Just days after the Tennessee legislature voted down a municipal broadband expansion bill, the state was squaring off with the FCC in federal court over the issue of municipal broadband buildouts and the state's ability to limit them.
After FCC chairman Tom Wheeler signaled the FCC had the power to preempt state laws blocking the expansion of municipal broadband, the cities of Wilson, N.C., and Chattanooga, Tenn. petitioned the FCC to do just that. A divided commission complied in March 2015, and Tennessee and North Carolina then filed suit.
The FCC majority in that decision said the agency had the power and the duty to step in when states were limiting broadband buildouts.
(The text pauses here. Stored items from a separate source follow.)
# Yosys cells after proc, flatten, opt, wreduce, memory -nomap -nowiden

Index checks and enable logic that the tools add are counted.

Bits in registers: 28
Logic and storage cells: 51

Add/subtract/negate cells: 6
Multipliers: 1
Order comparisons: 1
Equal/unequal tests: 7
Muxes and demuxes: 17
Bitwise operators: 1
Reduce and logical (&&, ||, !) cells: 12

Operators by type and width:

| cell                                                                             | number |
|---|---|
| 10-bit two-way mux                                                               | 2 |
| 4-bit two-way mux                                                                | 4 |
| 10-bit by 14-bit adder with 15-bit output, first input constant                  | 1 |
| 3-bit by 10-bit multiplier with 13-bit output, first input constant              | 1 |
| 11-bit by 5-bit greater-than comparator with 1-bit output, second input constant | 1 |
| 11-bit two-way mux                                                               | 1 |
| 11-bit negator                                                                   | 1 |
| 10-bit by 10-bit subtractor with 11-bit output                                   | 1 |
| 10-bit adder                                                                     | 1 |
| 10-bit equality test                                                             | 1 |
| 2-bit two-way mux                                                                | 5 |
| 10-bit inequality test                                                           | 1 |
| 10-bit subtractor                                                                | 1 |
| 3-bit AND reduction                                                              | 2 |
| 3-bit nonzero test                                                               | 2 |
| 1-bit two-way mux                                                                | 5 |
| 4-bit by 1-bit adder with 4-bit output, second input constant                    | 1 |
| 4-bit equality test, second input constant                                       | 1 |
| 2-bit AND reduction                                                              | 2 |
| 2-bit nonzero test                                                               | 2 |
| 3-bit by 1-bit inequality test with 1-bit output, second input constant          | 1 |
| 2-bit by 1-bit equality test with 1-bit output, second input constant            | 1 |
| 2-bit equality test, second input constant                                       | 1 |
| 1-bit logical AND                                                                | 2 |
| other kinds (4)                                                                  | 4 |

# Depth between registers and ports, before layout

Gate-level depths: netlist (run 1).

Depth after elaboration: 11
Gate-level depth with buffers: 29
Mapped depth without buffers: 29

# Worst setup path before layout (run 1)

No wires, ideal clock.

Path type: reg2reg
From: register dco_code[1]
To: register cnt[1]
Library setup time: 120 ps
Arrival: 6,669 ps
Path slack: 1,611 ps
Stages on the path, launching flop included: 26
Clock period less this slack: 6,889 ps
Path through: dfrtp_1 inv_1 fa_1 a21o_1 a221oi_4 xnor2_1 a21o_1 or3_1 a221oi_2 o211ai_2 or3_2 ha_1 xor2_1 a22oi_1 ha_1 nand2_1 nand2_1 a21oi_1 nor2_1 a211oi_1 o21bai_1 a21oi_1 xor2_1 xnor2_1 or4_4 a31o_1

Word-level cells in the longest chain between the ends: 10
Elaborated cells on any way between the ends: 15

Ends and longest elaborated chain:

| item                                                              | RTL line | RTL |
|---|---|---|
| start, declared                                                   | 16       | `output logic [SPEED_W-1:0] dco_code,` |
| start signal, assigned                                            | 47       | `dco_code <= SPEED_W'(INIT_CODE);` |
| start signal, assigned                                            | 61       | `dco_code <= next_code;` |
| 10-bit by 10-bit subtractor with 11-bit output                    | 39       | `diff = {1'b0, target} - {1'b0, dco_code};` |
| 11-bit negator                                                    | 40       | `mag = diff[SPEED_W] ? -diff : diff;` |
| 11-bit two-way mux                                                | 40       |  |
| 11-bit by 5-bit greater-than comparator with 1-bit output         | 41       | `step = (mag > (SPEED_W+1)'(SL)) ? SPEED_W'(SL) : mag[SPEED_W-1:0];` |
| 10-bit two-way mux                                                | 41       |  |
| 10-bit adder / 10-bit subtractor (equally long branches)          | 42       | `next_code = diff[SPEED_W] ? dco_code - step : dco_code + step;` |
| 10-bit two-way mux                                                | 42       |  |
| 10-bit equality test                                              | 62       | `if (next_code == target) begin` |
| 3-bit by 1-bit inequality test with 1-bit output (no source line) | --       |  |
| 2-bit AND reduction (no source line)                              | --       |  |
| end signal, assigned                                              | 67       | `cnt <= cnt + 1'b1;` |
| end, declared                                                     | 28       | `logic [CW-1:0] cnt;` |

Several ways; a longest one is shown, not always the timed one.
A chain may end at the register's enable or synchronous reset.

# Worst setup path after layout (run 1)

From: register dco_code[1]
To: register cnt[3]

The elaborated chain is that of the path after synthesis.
File: src/rtl/parking_sensor_driver_if.sv
// rtl/parking_sensor_driver_if.sv - request/sensor-pattern bundle between requester and sensor driver
interface parking_sensor_driver_if #(
   parameter int CAPACITY = 15,
   parameter int DW       = 4
);
   localparam int CW = $clog2(CAPACITY + 1);

   logic          req_enter;
   logic          req_exit;
   logic [DW-1:0] dwell;
   logic          ready;
   logic [1:0]    ab;
   logic [1:0]    done;
   logic          rejected;
   logic [CW-1:0] count;

   modport master (
      output req_enter, req_exit, dwell,
      input  ready, ab, done, rejected, count
   );

   modport slave (
      input  req_enter, req_exit, dwell,
      output ready, ab, done, rejected, count
   );
endinterface

File: src/rtl/parking_sensor_driver.sv
// rtl/parking_sensor_driver.sv - turns enter/exit requests into {A,B} sensor patterns and tracks occupancy
module parking_sensor_driver #(
   parameter int CAPACITY = 15,
   parameter int DW       = 4
) (
   input  logic                   clk,
   input  logic                   reset,
   parking_sensor_driver_if.slave bus
);
   localparam int CW = $clog2(CAPACITY + 1);
   localparam logic [CW-1:0] CAP = CW'(CAPACITY);

   typedef enum logic [2:0] {IDLE, S1, S2, S3, GAP} state_e;

   state_e        state_q, state_d;
   logic          dir_q, dir_d;
   logic [DW-1:0] dwell_q, dwell_d;
   logic [DW-1:0] cnt_q, cnt_d;
   logic [CW-1:0] count_q, count_d;
   logic [1:0]    ab_q, ab_d;
   logic [1:0]    done_q, done_d;
   logic          rejected_q, rejected_d;
   logic          ready_q, ready_d;

   always_comb begin
      state_d    = state_q;
      dir_d      = dir_q;
      dwell_d    = dwell_q;
      cnt_d      = cnt_q;
      count_d    = count_q;
      done_d     = 2'b00;
      rejected_d = 1'b0;

      case (state_q)
         IDLE: begin
            if (bus.req_enter || bus.req_exit) begin
               if ((bus.req_enter && bus.req_exit) ||
                   (bus.req_enter && count_q == CAP) ||
                   (bus.req_exit && count_q == '0)) begin
                  rejected_d = 1'b1;
               end else begin
                  state_d = S1;
                  dir_d   = bus.req_enter;
                  dwell_d = bus.dwell;
                  cnt_d   = bus.dwell;
               end
            end
         end
         S1, S2, S3, GAP: begin
            if (cnt_q != '0) begin
               cnt_d = cnt_q - 1'b1;
            end else begin
               cnt_d = dwell_q;
               case (state_q)
                  S1: state_d = S2;
                  S2: begin
                     // Event and occupancy change land on the S2->S3 edge together.
                     state_d = S3;
                     done_d  = dir_q ? 2'b10 : 2'b01;
                     count_d = dir_q ? count_q + 1'b1 : count_q - 1'b1;
                  end
                  S3:      state_d = GAP;
                  default: state_d = IDLE;
               endcase
            end
         end
         default: state_d = IDLE;
      endcase

      case (state_d)
         S1:      ab_d = dir_d ? 2'b10 : 2'b01;
         S2:      ab_d = 2'b11;
         S3:      ab_d = dir_d ? 2'b01 : 2'b10;
         default: ab_d = 2'b00;
      endcase
      ready_d = (state_d == IDLE);
   end

   always_ff @(posedge clk) begin
      if (reset) begin
         state_q    <= IDLE;
         dir_q      <= 1'b0;
         dwell_q    <= '0;
         cnt_q      <= '0;
         count_q    <= '0;
         ab_q       <= 2'b00;
         done_q     <= 2'b00;
         rejected_q <= 1'b0;
         ready_q    <= 1'b1;
      end else begin
         state_q    <= state_d;
         dir_q      <= dir_d;
         dwell_q    <= dwell_d;
         cnt_q      <= cnt_d;
         count_q    <= count_d;
         ab_q       <= ab_d;
         done_q     <= done_d;
         rejected_q <= rejected_d;
         ready_q    <= ready_d;
      end
   end

   assign bus.ab       = ab_q;
   assign bus.done     = done_q;
   assign bus.rejected = rejected_q;
   assign bus.ready    = ready_q;
   assign bus.count    = count_q;
endmodule
$ cat src/rtl/cache_ctrl_fsm_pkg.sv
// -----------------------------------------------------------------------------
// cache_ctrl_fsm_pkg
//   Shared types and constants for the miss-handling controller of the 2-way
//   set-associative, write-back, LRU cache (32 sets, 4-word lines).
//   Address layout: {tag[31:9], index[8:4], word[3:2], byte[1:0]}.
// -----------------------------------------------------------------------------
package cache_ctrl_fsm_pkg;

    localparam int ADDR_BITS  = 32;
    localparam int SET_NUM    = 32;
    localparam int LINE_WORDS = 4;

    localparam int IDX_BITS  = 5;
    localparam int WORD_BITS = 2;
    localparam int OFF_BITS  = IDX_BITS - 1;                        // word + byte offset bits
    localparam int TAG_BITS  = ADDR_BITS - IDX_BITS - OFF_BITS;     // 23

    // Width code for a full 32-bit word (LW/SW encoding).
    localparam logic [2:0] UBHW_WORD = 3'b010;

    typedef enum logic [2:0] {
        ST_INIT,
        ST_IDLE,
        ST_CHECK,
        ST_PRE_BACK,
        ST_BACK,
        ST_FILL,
        ST_WAIT
    } state_t;

    // Word-aligned byte address of one word inside a cache line.
    function automatic logic [ADDR_BITS-1:0] line_word_addr(
        input logic [TAG_BITS-1:0]  tag,
        input logic [IDX_BITS-1:0]  idx,
        input logic [WORD_BITS-1:0] word
    );
        return {tag, idx, word, 2'b00};
    endfunction

endpackage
The commission confirmed it did not have the power to overturn state laws preventing municipal broadband buildouts altogether, but if those states allows such networks, the FCC can pre-empt laws that would limit them.
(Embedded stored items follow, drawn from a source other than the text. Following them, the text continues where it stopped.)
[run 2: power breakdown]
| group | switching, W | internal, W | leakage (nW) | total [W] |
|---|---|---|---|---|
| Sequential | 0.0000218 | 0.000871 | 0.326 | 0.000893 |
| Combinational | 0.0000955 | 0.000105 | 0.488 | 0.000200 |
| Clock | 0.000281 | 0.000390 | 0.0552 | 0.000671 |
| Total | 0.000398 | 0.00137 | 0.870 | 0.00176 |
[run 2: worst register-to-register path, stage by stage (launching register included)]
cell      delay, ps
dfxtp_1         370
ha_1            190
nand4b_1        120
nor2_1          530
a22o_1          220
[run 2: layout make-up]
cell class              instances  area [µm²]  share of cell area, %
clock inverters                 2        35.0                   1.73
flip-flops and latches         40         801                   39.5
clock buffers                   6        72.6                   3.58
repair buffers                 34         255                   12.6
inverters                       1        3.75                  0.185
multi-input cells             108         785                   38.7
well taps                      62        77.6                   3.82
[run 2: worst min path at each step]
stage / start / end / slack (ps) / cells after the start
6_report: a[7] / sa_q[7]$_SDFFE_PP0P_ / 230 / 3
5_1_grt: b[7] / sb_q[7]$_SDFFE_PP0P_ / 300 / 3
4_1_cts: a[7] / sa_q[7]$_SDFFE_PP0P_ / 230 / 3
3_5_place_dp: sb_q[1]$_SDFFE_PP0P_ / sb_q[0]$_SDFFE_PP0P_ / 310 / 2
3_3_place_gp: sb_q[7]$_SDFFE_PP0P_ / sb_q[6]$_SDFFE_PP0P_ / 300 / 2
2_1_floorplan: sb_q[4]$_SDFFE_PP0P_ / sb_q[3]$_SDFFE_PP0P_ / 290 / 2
### src/rtl/sim_watchdog_pkg.sv
// Shared types and default constants for the simulation watchdog.
package sim_watchdog_pkg;

  localparam int unsigned DEF_TIMEOUT_CYCLES  = 1000;
  localparam int unsigned DEF_PROGRESS_CYCLES = 100;
  localparam int unsigned DEF_CNT_W           = 32;

  typedef enum logic [1:0] {
    IDLE    = 2'd0,
    RUN     = 2'd1,
    EXPIRED = 2'd2
  } state_t;

endpackage

### src/rtl/sim_watchdog_counter.sv
// Clearable, enabled up-counter with optional wrap at LIMIT-1 and optional saturation.
module wdog_counter #(
  parameter int unsigned W     = 8,
  parameter int unsigned LIMIT = 2,
  parameter bit          WRAP  = 1'b0,
  parameter bit          SAT   = 1'b1
) (
  input  logic         clk,
  input  logic         rst,
  input  logic         clr,
  input  logic         en,
  output logic [W-1:0] value,
  output logic         at_limit_c
);

  localparam logic [W-1:0] LIM_M1 = W'(LIMIT - 1);
  localparam logic [W-1:0] MAX    = {W{1'b1}};

  assign at_limit_c = (value == LIM_M1);

  always_ff @(posedge clk) begin
    if (rst) begin
      value <= '0;
    end else if (clr) begin
      value <= '0;
    end else if (en) begin
      if (WRAP && at_limit_c) begin
        value <= '0;
      end else if (SAT && (value == MAX)) begin
        value <= value;
      end else begin
        value <= value + W'(1);
      end
    end
  end

endmodule
File: src/rtl/xtile_pkg.sv
// Shared types and helpers for the X-tile SRAM row movers (loader/storer).
package xtile_pkg;

    // Row storer control states.
    typedef enum logic [1:0] {
        IDLE  = 2'd0,
        WRITE = 2'd1,
        DONE  = 2'd2
    } storer_state_t;

    // Index width for a range of v entries; never narrower than one bit.
    function automatic int idx_w(input int v);
        return (v <= 1) ? 1 : $clog2(v);
    endfunction

endpackage

File: src/rtl/xtile_row_storer.sv
// Drains one N-word result row into the k/n-addressed X SRAM, one lane per
// cycle, as a write master. Lanes can be masked off; an external arbiter may
// steal the port (x_stall), in which case the current write is retried.
module xtile_row_storer
    import xtile_pkg::*;
#(
    parameter int N      = 8,
    parameter int KMAX   = 1024,
    parameter int DATA_W = 32,
    parameter int BYTE_W = DATA_W / 8,
    parameter int N_W    = idx_w(N),
    parameter int K_W    = idx_w(KMAX)
) (
    input  logic                  clk,
    input  logic                  rst,
    input  logic                  row_valid,
    output logic                  row_ready,
    input  logic [K_W-1:0]        row_k,
    input  logic [N*DATA_W-1:0]   row_data_flat,
    input  logic [N-1:0]          row_lane_en,
    output logic                  x_en,
    output logic                  x_re,
    output logic                  x_we,
    output logic [K_W-1:0]        x_k,
    output logic [N_W-1:0]        x_n,
    output logic [DATA_W-1:0]     x_wdata,
    output logic [BYTE_W-1:0]     x_wmask,
    input  logic                  x_stall,
    output logic                  busy,
    output logic                  row_done,
    output logic                  row_err
);

    storer_state_t          state, state_next;
    logic [N_W-1:0]         lane, lane_next;
    logic                   err, err_next;
    logic                   capture;
    logic                   writing;
    logic                   out_of_range;

    // Row payload: captured once per handshake, held frozen while busy.
    logic [K_W-1:0]         cur_k;
    logic [N*DATA_W-1:0]    cur_data;
    logic [N-1:0]           cur_lane_en;

    assign out_of_range = (int'(row_k) >= KMAX);

    // Control state: only the FSM, lane counter and error flag are reset.
    always_ff @(posedge clk) begin
        if (rst) begin
            state <= IDLE;
            lane  <= '0;
            err   <= 1'b0;
        end else begin
            state <= state_next;
            lane  <= lane_next;
            err   <= err_next;
        end
    end

    // Payload capture on the accepting handshake; data path carries no reset.
    always_ff @(posedge clk) begin
        if (capture) begin
            cur_k       <= row_k;
            cur_data    <= row_data_flat;
            cur_lane_en <= row_lane_en;
        end
    end

    // Next-state logic: accept, walk lanes (skipping masked ones, holding on stall), finish.
    always_comb begin
        state_next = state;
        lane_next  = lane;
        err_next   = err;
        capture    = 1'b0;
        case (state)
            IDLE: begin
                if (row_valid) begin
                    capture   = 1'b1;
                    lane_next = '0;
                    if (out_of_range) begin
                        err_next   = 1'b1;
                        state_next = DONE;
                    end else begin
                        err_next   = 1'b0;
                        state_next = WRITE;
                    end
                end
            end
            WRITE: begin
                // A masked lane never touches the port, so a stall cannot hold it.
                if (!cur_lane_en[lane] || !x_stall) begin
                    if (lane == N_W'(N - 1)) begin
                        state_next = DONE;
                    end else begin
                        lane_next = lane + N_W'(1);
                    end
                end
            end
            DONE: begin
                err_next   = 1'b0;
                state_next = IDLE;
            end
            default: begin
                state_next = IDLE;
            end
        endcase
    end

    // All outputs decode registered state only; x_stall never feeds an output.
    assign writing   = (state == WRITE) && cur_lane_en[lane];
    assign row_ready = (state == IDLE);
    assign busy      = (state != IDLE);
    assign row_done  = (state == DONE) && !err;
    assign row_err   = (state == DONE) && err;
    assign x_en      = writing;
    assign x_we      = writing;
    assign x_re      = 1'b0;
    assign x_k       = writing ? cur_k : '0;
    assign x_n       = writing ? lane : '0;
    assign x_wdata   = writing ? cur_data[lane*DATA_W +: DATA_W] : '0;
    assign x_wmask   = writing ? '1 : '0;

endmodule

File: config.mk
export PLATFORM = sky130hd
export DESIGN_NAME = xtile_row_storer
export DESIGN_NICKNAME = d
export VERILOG_FILES = /design/src/rtl/xtile_pkg.sv /design/src/rtl/xtile_row_storer.sv
export SDC_FILE = /design/constraint.sdc
export NUM_CORES = 1
export LEC_CHECK = 0
export BUFFER_PORTS_ARGS = -buffer_cell sky130_fd_sc_hd__buf_2
export CAP_MARGIN = 10
export CORE_MARGIN = 3
export CORE_UTILIZATION = 55
export DETAILED_ROUTE_END_ITERATION = 12
export HOLD_SLACK_MARGIN = 0.02
export PLACE_DENSITY = 0.81
export RECOVER_POWER = 50
export SETUP_SLACK_MARGIN = 0.05
export SLEW_MARGIN = 25
export SYNTH_ARGS = -nofsm -noshare
export SYNTH_HDL_FRONTEND = slang
export SYNTH_SLANG_ARGS = --single-unit
File: constraint.sdc
create_clock -name clk -period 27.8 [get_ports clk]
set_input_delay 6.95 -clock clk [delete_from_list [all_inputs] [get_ports clk]]
set_output_delay 6.95 -clock clk [all_outputs]
set_load 0.01 [all_outputs]
## Word level (Yosys, flattened, before mapping)

Cells that the tools add are included.

| cells by class | value |
|---|---|
| order comparisons | 1 |
| reduce and logical (&&, ||, !) cells | 14 |
| multiplexer cells | 18 |
| $add $sub $neg | 1 |
| equal/unequal tests | 7 |
| shifts and indexed selects | 1 |

Operator list:

| kind | number |
|---|---|
| $shiftx A256 B9 Y32 | 1 |
| $mux W32 | 1 |
| $mux W3 | 4 |
| $mux W10 | 1 |
| $ne A2 B2 Y1 const B | 4 |
| $mux W2 | 3 |
| $pmux W3 S2 | 1 |
| $reduce_bool A2 Y1 | 3 |
| $lt A3 B4 Y1 const B | 1 |
| $mux W1 | 4 |
| $mux W4 | 1 |
| $pmux W2 S2 | 1 |
| $reduce_and A4 Y1 | 1 |
| $add A3 B1 Y3 const B | 1 |
| $bmux W1 S3 | 1 |
| $eq A3 B3 Y1 const B | 1 |
| $logic_and A1 B1 Y1 | 3 |
| $logic_not A1 Y1 | 3 |
| $reduce_and A3 Y1 | 1 |
| $eq A2 B1 Y1 const B | 1 |
| $eq A2 B2 Y1 const B | 1 |
| $logic_not A2 Y1 | 1 |
| $pmux W1 S2 | 1 |
| $reduce_and A2 Y1 | 1 |
| $logic_or A1 B1 Y1 | 1 |

| word-level totals | value |
|---|---|
| bits of input ports | 278 |
| bits in registers | 280 |
| logic and storage cells | 48 |

## Longest topological paths before layout

| logic depth | value |
|---|---|
| depth after elaboration | 6 |
| mapped depth | 7 |
| depth with buffers taken out | 5 |

## Worst setup path after synthesis

Ideal clock, no wire load.

| timing path | value |
|---|---|
| path kind | in2reg |
| start point | input row_valid |
| end point | register cur_data[0], enable pin |
| required time | 27.129 ns |
| library setup time | 0.671 ns |
| arrival time | 13.137 ns |
| stages on the path | 1 |
| path slack | 13.992 ns |
| cells stage by stage | and2_1 |

| on the way | value |
|---|---|
| word-level cells in the longest chain between the ends | 2 |

Ends and longest elaborated chain:

| item | RTL line | source |
|---|---|---|
| start: declaration | xtile_row_storer.sv:16 | `input logic row_valid,` |
| $mux W1 | xtile_row_storer.sv:78 | `if (row_valid) begin` |
| $mux W1 | xtile_row_storer.sv:76 | `case (state)` |
| end signal: assignment | xtile_row_storer.sv:65 | `cur_data <= row_data_flat;` |
| end: declaration | xtile_row_storer.sv:43 | `logic [N*DATA_W-1:0] cur_data;` |

No other way between the ends.
A chain may end at the register's enable or synchronous reset.

## Final worst setup path

| timing path | value |
|---|---|
| start point | input row_valid |
| end point | register cur_data[196], enable pin |

| on the way | value |
|---|---|
| word-level cells in the longest chain between the ends | 2 |

Ends and longest elaborated chain:

| item | RTL line | source |
|---|---|---|
| $mux W1 | xtile_row_storer.sv:78 |  |
| $mux W1 | xtile_row_storer.sv:76 |  |
| named net capture | xtile_row_storer.sv:37 | `logic capture;` |

The timed path passes the listed nets, and every way through them passes these cells.

==> flow_metrics.env <==
export IMPL_status="complete, but fails checks"
export IMPL_die_h_um=147
export IMPL_synth_area_per_cell_um2=22.2
export IMPL_leakage_nw=5.10
export IMPL_synth_most_common_cell="edfxtp_1"
export IMPL_ir_drop_mv=0.0609
export IMPL_portBuffers=331
export IMPL_netlist_top_cells_count="edfxtp_1 (274), mux4_2 (51), mux2i_1 (37), nor2_1 (35), buf_2 (16)"
export IMPL_hold_end="lane[1]$_SDFFE_PP0P_"
export IMPL_switching_power_mw=0.184
export IMPL_cts_setup_buffers=0
export IMPL_max_slew_margin=-1.45
export IMPL_async_reset_ff_frac=0
export IMPL_p_clk_frac=0.380
export IMPL_critPathMaxFanout=70
export IMPL_synth_top_family_by_area="multiplexers"
export IMPL_worst_pin_slew_ns=3.67
export IMPL_cpMostUsedCell="buf_4"
export IMPL_sw_frac_of_total=0.202
export IMPL_crit_type="input pin to flop"
export IMPL_grt_first_pass_wirelength_mm=35.8
export IMPL_cts_tree="done"
export IMPL_slowest_delay_ns=2.66
export IMPL_drive_gt1_frac=0.498
export IMPL_pwr_share_comb=0.073
export IMPL_synth_seq_cells=279
export IMPL_die_area_mm2=0.0215
export IMPL_critPathLaunchType="input pin"
export IMPL_cp_arrival_ns=11.63
export IMPL_root_buffer="clkbuf_16"
export IMPL_ant_nets=0
export IMPL_path_clk_slew_ns=0.06
export IMPL_path_cells="clkbuf_1, and2_0, buf_4, buf_4"
export IMPL_worst_r2r_startpoint="state[0]$_SDFFE_PP0P_"
export IMPL_min_path_cells=4
export IMPL_violations="max-capacitance violations, max-slew violations"
export IMPL_synth_compound_area_frac=0.00772
export IMPL_wl_per_cell_um=21.3
export IMPL_setup_violations=0
export IMPL_synthFlopType="edfxtp_1"
export IMPL_netlist_top_cells_area="edfxtp_1 (76%), mux4_2 (11%), mux2i_1 (3.4%), mux4_1 (3.1%), nor2_1 (1.2%)"
export IMPL_cp_slowest_cell="and2_0"
export IMPL_synthMuxAreaShare=0.174
export IMPL_netlist_area_leader_share=0.758
export IMPL_initial_core_util=0.569
export IMPL_min_period_ns=11.49
export IMPL_first_global_vias=6511
export IMPL_p_int_mw=0.730
export IMPL_r2r_end="cur_data[196]$_DFFE_PP_"
export IMPL_fin_util=0.709
export IMPL_synth_xor_area_frac=0
export IMPL_grt_max_degree=85
export IMPL_cts_resized=0
export IMPL_worst_r2r_setup_slack_ns=22.20
export IMPL_rows=50
export IMPL_synthSimpleGateAreaFrac=0.0289
export IMPL_timing_final_crit_share=0.413
export IMPL_power_frac_seq=0.547
export IMPL_clk_path_buf_depth=3
export IMPL_hold_viol_final=0
export IMPL_track_usage=0.216
export IMPL_grt_overflow_total=0
export IMPL_skew_ns=0.0131
export IMPL_htree_num_levels=1
export IMPL_dpl_worst_slack_ns=17.42
export IMPL_synthAdderAreaFrac=0.00230
export IMPL_drtPass1Iterations=5
export IMPL_core_mm2=0.0191
export IMPL_clk_latency_ns=0.52
export IMPL_clock_sinks=279
export IMPL_drc_errors=0
export IMPL_synth_edf_count=274
export IMPL_synth_warnings=0
export IMPL_postSynthCellCount=490
export IMPL_instances_no_fill=1109
export IMPL_synth_area_mm2=0.0109
export IMPL_gp_congestion=0.768
export IMPL_required_ns=27.94
export IMPL_areaGrowthSynthToFinish_pct=24.5
export IMPL_vias=5964
export IMPL_drt_iter0_markers=320
export IMPL_die_x_um=147
export IMPL_yosysUniqueCellTypes=34
export IMPL_synth_top_area_cell="edfxtp_1"
export IMPL_tns_ns=0
export IMPL_maxSlewViolCount=58
export IMPL_fmax_ghz=0.0870
export IMPL_powerDensity_mw_per_mm2=67.6
export IMPL_hp_class="flop to flop"
export IMPL_ios=334
export IMPL_rsz0062_at_grt="false"
export IMPL_antenna_found_initial=7
export IMPL_drv_cap=1
export IMPL_fin_nets=1106
export IMPL_ys_seq_area_frac=0.767
export IMPL_worstSetupEndpointType="flop"
export IMPL_wirelength_mm=23.7
export IMPL_cts_buffers=27
export IMPL_place_hpwl_mm=16.3
export IMPL_placedCellCount=1057
export IMPL_hold_path_startpoint="state[0]$_SDFFE_PP0P_"
export IMPL_postCtsHoldBufs=0
export IMPL_via_per_inst=5.38
export IMPL_fin_ws_ns=16.31
export IMPL_rr_worst_depth=5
Wheeler has tabbed those laws as the handiwork of incumbent Internet service providers trying to prevent competition.
The Sixth Circuit federal appeals court—in Cincinnati—heard oral argument Thursday in that challenge by the states.
According to Berin Szoka of TechFreedom, who was at the argument, the judges asked tough questions of both sides.
The FCC argued that it did not have to meet the heightened preemption standard of a clear statement of congressional intent because it was not trumping a state's right to govern its subdivisions, but instead with regulation of commerce more generally, which does not have a heightened bar for preemption.
The FCC is justifying the moves under its Sec. 706 authority to regulate if it concludes that advanced telecommunications is not being deployed in a reasonable and timely manner. "We read section 706 to permit the commission to preempt state laws that primarily serve to regulate competition in the broadband market," the FCC March 2015 order states.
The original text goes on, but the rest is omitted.